FRED WOODS, Associate Justice.
II.
STATEMENT OF FACTS
A. Background of the sale.
Randolph Shipley (“Shipley”) bought the property in question in November 1990 for $3.2 million. About a year later, he contacted a broker, Al Scafati (“Scafati”), hoping to sell the property for $2,950,000. However, Scafati believed that the property would only bring somewhere around $2.5 million to $2.7 million, and after seeing the condition of the property, he lowered his estimate. Scafati found a buyer at $2.5 million, and escrow was opened at that price. However, Shipley and the buyer never reached agreement on financing.
B. Appearance of the Lewises.
Robert F. and Josephine N. Lewis (“the Lewises”) had lived in Palos Verdes for many years. They were casual house-hunters-not particularly anxious to move, but willing to consider opportunities. Chris Adlam (“Adlam”), like Scafati a RE/MAX realtor, called Josephine Lewis in late January 1992 to tell her about the property. Knowing that Robert Lewis had always liked the property, she told him about it, and they decided to go see it.
Adlam told the Lewises about the $2.5 million escrow and provided them with an appraisal Shipley had obtained only a month before that showed a $2.5 million value.

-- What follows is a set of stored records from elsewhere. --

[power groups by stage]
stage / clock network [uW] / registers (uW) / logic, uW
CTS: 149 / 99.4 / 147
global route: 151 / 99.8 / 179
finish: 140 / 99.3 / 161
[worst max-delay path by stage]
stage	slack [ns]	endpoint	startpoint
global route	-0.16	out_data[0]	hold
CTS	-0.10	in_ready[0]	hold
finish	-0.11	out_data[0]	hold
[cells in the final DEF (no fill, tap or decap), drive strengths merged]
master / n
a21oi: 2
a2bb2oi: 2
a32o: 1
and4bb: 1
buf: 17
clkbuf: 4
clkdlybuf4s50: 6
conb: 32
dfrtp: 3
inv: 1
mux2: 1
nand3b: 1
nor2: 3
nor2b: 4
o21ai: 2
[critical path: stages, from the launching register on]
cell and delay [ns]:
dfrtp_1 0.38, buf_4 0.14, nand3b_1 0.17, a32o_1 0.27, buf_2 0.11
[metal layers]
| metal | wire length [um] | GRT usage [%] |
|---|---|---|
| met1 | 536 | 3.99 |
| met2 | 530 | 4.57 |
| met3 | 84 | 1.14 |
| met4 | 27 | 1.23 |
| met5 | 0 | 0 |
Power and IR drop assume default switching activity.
==> /design/flow/design.v <==
module input_register (
    input clk,
    input reset,
    input pulse,   
    input signed [3:0] in_a,   
    input signed [7:0] in_b,   
    output signed [3:0] out_a,  
    output signed [7:0] out_b   
);
reg signed [3:0] reg_a;   
reg signed [7:0] reg_b;   
always @(posedge clk or posedge reset) begin
    if (reset) begin
        reg_a <= 4'b0;
        reg_b <= 8'b0;
    end else if (pulse) begin
        reg_a <= in_a;
        reg_b <= in_b;
    end
end
assign out_a = reg_a;
assign out_b = reg_b;
endmodule
module signed_multiplier (
    input signed [3:0] a,    
    input signed [7:0] b,    
    output signed [11:0] product   
);
assign product = a * b;
endmodule
module accumulator (
    input clk,
    input reset,
    input pulse,   
    input signed [11:0] product_in,   
    output reg signed [25:0] acc_out   
);
always @(posedge clk or posedge reset) begin
    if (reset) begin
        acc_out <= 26'b0;
    end else if (pulse) begin
        acc_out <= acc_out + product_in;
    end
end
endmodule
module mac_unit (
    input clk,
    input reset,
    input pulse,   
    input signed [3:0] in_a,   
    input signed [7:0] in_b,   
    output signed [25:0] result,   
    output signed [3:0] out_a,  
    output signed [7:0] out_b   
);
wire signed [11:0] product;
wire signed [25:0] acc_out;
input_register u_input_register (
    .clk(clk),
    .reset(reset),
    .pulse(pulse),
    .in_a(in_a),
    .in_b(in_b),
    .out_a(out_a),
    .out_b(out_b)
);
signed_multiplier u_multiplier (
    .a(in_a),
    .b(in_b),
    .product(product)
);
accumulator u_accumulator (
    .clk(clk),
    .reset(reset),
    .pulse(pulse),
    .product_in(product),
    .acc_out(acc_out)
);
assign result = acc_out;
endmodule
==> /design/flow/run.sh <==
#!/bin/bash
# OpenROAD 26Q1-2900-gdf79404cd8, Yosys 0.63+post, stock flow scripts
make -C /OpenROAD-flow-scripts/flow DESIGN_CONFIG=/design/flow/config.mk WORK_HOME=/design/flow/orfs finish
==> /design/flow/config.mk <==
export PLATFORM = sky130hd
export DESIGN_NAME = mac_unit
export DESIGN_NICKNAME = mac_unit
export VERILOG_FILES = /design/flow/design.v
export SDC_FILE = /design/flow/constraint.sdc
export NUM_CORES = 4
export LEC_CHECK = 1
export CORE_UTILIZATION = 50
==> /design/flow/constraint.sdc <==
current_design mac_unit

set clk_period 6.6
set clk_io_pct 0.2

create_clock -name clk0 -period $clk_period [get_ports {clk}]

set non_clock_inputs [all_inputs -no_clocks]
set_input_delay [expr $clk_period * $clk_io_pct] -clock clk0 $non_clock_inputs
set_output_delay [expr $clk_period * $clk_io_pct] -clock clk0 [all_outputs]
==> results.env <==
GRT_RESOURCE_USAGE_TOTAL=0.234
HP-CLASS='reg2reg'
DRT_FIRST_ITER_VIOLATIONS=86
TIMING.RR.START='u_accumulator.acc_out[3]$_DFFE_PP0P_'
PLACER_CONGESTION_ESTIMATE=0.917
DR.PASS1.ITERS=4
ANTENNA-DIODE-COUNT=0
DPL.HPWL_MM=8.16
POST_DRT_WL_PER_CELL_MICRONS=15.1
WORSTMARGINPINSLEW_NS=0.533
ENDPOINT='u_accumulator.acc_out[22]$_DFFE_PP0P_'
DETAILEDPLACE.WORSTSLACK_NS=0.516
NUM_ROWS=35
BUFFER_PORTS.INSERTED=52
OPENROAD.WARNINGS=27
SLEW_VIOLATIONS=0
ARRIVAL_WORST_ENDPOINT_NS=5.95
MAX-CAP-VIOLATIONS=0
VIA_COUNT_OF_THE_FIRST_GLOBAL_ROUTING_PASS=3530
MAX-CLOCK-PATH-BUFFERS=2
FINAL.SETUP.TNS_NS=0
CRITPATHREQUIREDTIME_NS=6.78
POST-CTS-SETUP-BUFFER-COUNT=0
CRITICAL-PATH-TOP-DELAY-FAMILY='adder cells'
REG2REG_DEPTH=12
DPL.CELL_COUNT=667
DIE_AREA_SQ_MM=0.0101
SYNTH-ASYNC-RESET-RATIO=1.00
YOSYS_WARNINGS=2
WORSTSETUPPATHTYPE='in2reg'
CRITICAL-PATH-SLOWEST-CELL='sky130_fd_sc_hd__clkdlybuf4s50_1'
NUMBER_OF_CELLS_IN_THE_YOSYS_SYNTHESIS_REPORT=489
CRITICAL_PATH.N_BUFFERS_INVERTERS=3
SYN-CELL-AREA_SQ_MM=0.00486
WORSTSETUPPATHDEPTH=15
DIE_H_MICRONS=101
FINALWORSTSETUPSLACK_NS=0.832
TIMING.FINAL.HOLD_VIOLATIONS=0
SKEW_NS=0.00532
GRT_START_MAX_NET_PINS=41
CRITPATHMAXSTAGEDELAY_NS=0.58
SYNTH-MAIN-FF-CELL='sky130_fd_sc_hd__dfrtp_1'
LAYOUT.CELLS.NON_FILLER=675
HOLD_BUFFERS=0
MAXSLEWHEADROOM=0.644
TIMING.FINAL.SETUP_VIOLATIONS=0
SYNTH-EDFF-COUNT=0
FLOORPLAN_DIE_WIDTH_MICRONS=101
WL_MM=10.2
CRITICAL_PATH_PEAK_FANOUT=10
CLKSINKCOUNT=38
POSTSYNTHREGISTERBITS=38
ENDPOINT_OF_THE_MOST_CRITICAL_REGISTER_TO_REGISTER_PATH='u_accumulator.acc_out[20]$_DFFE_PP0P_'
RUN_STATUS='finished clean'
CRITICAL_PATH.ENDPOINT_TYPE='flop'
CTSROOTBUFFERMASTER='sky130_fd_sc_hd__clkbuf_8'
FINALCLOCKPERIODUSAGE=0.874
FP-UTILIZATION=0.521
MAX_FREQ_MHz=173
RSZ0062_AT_GRT='false'
SYNTHESIS.AREA_PER_INSTANCE_SQ_UM=9.94
NUMCTSBUFFERS=5
CRITPATHLAUNCHTYPE='input pin'
SYNTH.YOSYS.SEQ_AREA_SHARE=0.196
CRIT_PATH_CELL_TRACE='clkdlybuf4s50_1 -> mux2_2 -> ha_1 -> inv_1 -> fa_1 -> inv_1 -> fa_1 -> ha_1 -> o211ai_1 -> or2_1 -> a211oi_2 -> nor4b_4 -> o311ai_2 -> xor2_1 -> mux2_2'
CTS_REPAIR_RESIZE_COUNT=0
CTS.REPORTEDPATHS.CLKPINSLEW_NS=0.08
NUMBER_OF_ANTENNA_VIOLATIONS_AT_THE_FIRST_CHECK_IN_GLOBAL_ROUTING=0
POST_ROUTE_CELLS_DRIVE_ABOVE_1_SHARE=0.126
SYNTH_CELLS=489
ROUTED_VIA_DENSITY=5.13
SYNTH.YOSYS.CHIP_AREA_SQ_MM=0.00486
I_O_PINS=53
YOSYSUNIQUECELLTYPES=61
NUM_VIAS=3465
GR-TOTAL-OVERFLOW=0
HTREEDEPTH=2
PLACEABLECOREAREA_SQ_MM=0.00933
WORST_SKEW_PAIR.LATE_LATENCY_NS=0.29
AREA_GROWTH_SYN_TO_LAYOUT_PCT=16.2
DRT.ANTENNA.VIOLATING_NETS=0
WORST-R2R-SETUP-SLACK_NS=2.36
LAYOUT.CORE_UTILIZATION=0.606
CLOCK_TREE_FROM_TRITONCTS='built'
WIRE_LENGTH_OF_THE_FIRST_GLOBAL_ROUTING_PASS_MM=17.3
DRC_VIOLATIONS_LEFT=0
POST-ROUTE-MIN-PERIOD_NS=5.77
CRITPATHLAUNCH='in_a[3]'
-- cells in the mapped netlist, drive strengths merged (2+ instances only) --
cell,instances,area (sq um)
a41oi,3,45.1
nor2,18,75.1
nand4,5,31.3
a31o,2,17.5
nor2b,8,50.1
clkbuf,3,11.3
a21oi,21,109
inv,103,387
nor3,4,25.0
xor2,5,43.8
or2,2,12.5
mux2,32,360
and3,5,32.5
a31oi,3,33.8
fa,54,1080
nand3,8,40.0
buf,8,47.5
o21ai,8,40.0
nand2,14,52.6
a211oi,3,37.5
ha,53,663
a21o,11,82.6
o211ai,3,22.5
o31ai,4,35.0
nand2b,3,18.8
o311ai,2,25.0
o21a,5,38.8
a211o,3,27.5
and2,26,164
dfrtp,38,951
xnor2,18,158
-- cell usage in the layout, fill, tap and decap left out, types with 17 or more instances in the layout --
| master | instances |
|---|---|
| sky130_fd_sc_hd__xnor2_1 | 18 |
| sky130_fd_sc_hd__mux2_2 | 32 |
| sky130_fd_sc_hd__and2_1 | 25 |
| sky130_fd_sc_hd__inv_1 | 103 |
| sky130_fd_sc_hd__ha_1 | 53 |
| sky130_fd_sc_hd__nor2_1 | 17 |
| sky130_fd_sc_hd__fa_1 | 54 |
| sky130_fd_sc_hd__clkdlybuf4s50_1 | 51 |
| sky130_fd_sc_hd__dfrtp_1 | 38 |
| sky130_fd_sc_hd__a21oi_1 | 20 |
-- cell type report --
| cell class | instances | area [sq um] |
|---|---|---|
| fill | 845 | 3680 |
| multi-input combinational | 337 | 3470 |
| sequential | 38 | 951 |
| timing repair buffer | 60 | 576 |
| inverter | 103 | 387 |
| tap | 129 | 161 |
| clock buffer | 5 | 68.8 |
| clock inverter | 3 | 40.0 |
-- cell families after synthesis --
family,Yosys count,synth area share
compound gates,76,0.122
xor+xnor,23,0.0414
fa+ha+maj,107,0.359
buf+inv,114,0.0916
flops,38,0.196
mux,33,0.0762
simple gates,98,0.115
-- through the flow --
step / hold WS [ns] / cell area [sq um]
3_5_place_dp: 0.494 / 5540
2_1_floorplan: 0.456 / 4860
6_report: 0.508 / 5650
4_1_cts: 0.514 / 5650
3_3_place_gp: 0.489 / 5540
5_1_grt: 0.518 / 5650
-- state kept, by name, summed over array words and instances, names as in the netlist --
signal,cells
u_input_register.reg_b,8
u_accumulator.acc_out,26
u_input_register.reg_a,4
-- per-layer routing --
metal | part of all wire | routed length, microns | global-route usage
met5 | 0 | 0 | 0
met4 | 0.015 | 153 | 0.0279
met3 | 0.036 | 372 | 0.0324
met2 | 0.51 | 5220 | 0.404
met1 | 0.44 | 4470 | 0.339
-- how the worst min path moves through the flow --
stage / startpoint / endpoint / slack (ns) / depth (start not counted)
finish: u_input_register.reg_b[3]$_DFFE_PP0P_ / u_input_register.reg_b[3]$_DFFE_PP0P_ / 0.51 / 1
global route: u_input_register.reg_a[0]$_DFFE_PP0P_ / u_input_register.reg_a[0]$_DFFE_PP0P_ / 0.52 / 1
CTS: u_input_register.reg_a[0]$_DFFE_PP0P_ / u_input_register.reg_a[0]$_DFFE_PP0P_ / 0.51 / 1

Because the Lewises had the ability to pay cash without a financing contingency, Robert Lewis believed that Shipley would accept less than the $2.5 million asking price, and he offered $2.25 million. After an exchange of counterproposals, they agreed on $2.3 million and opened escrow in early February.
Subsequent analyses confirmed that $2,300,000 was a reasonable price. For instance, shortly after the purchase, the Lewises' bank obtained its own appraisal, which concluded that the property was worth $2,300,000. An additional valuation conducted for this litigation showed that the probable range of sales prices for the property in early 1992 would have been $2,200,000 to $2,600,000.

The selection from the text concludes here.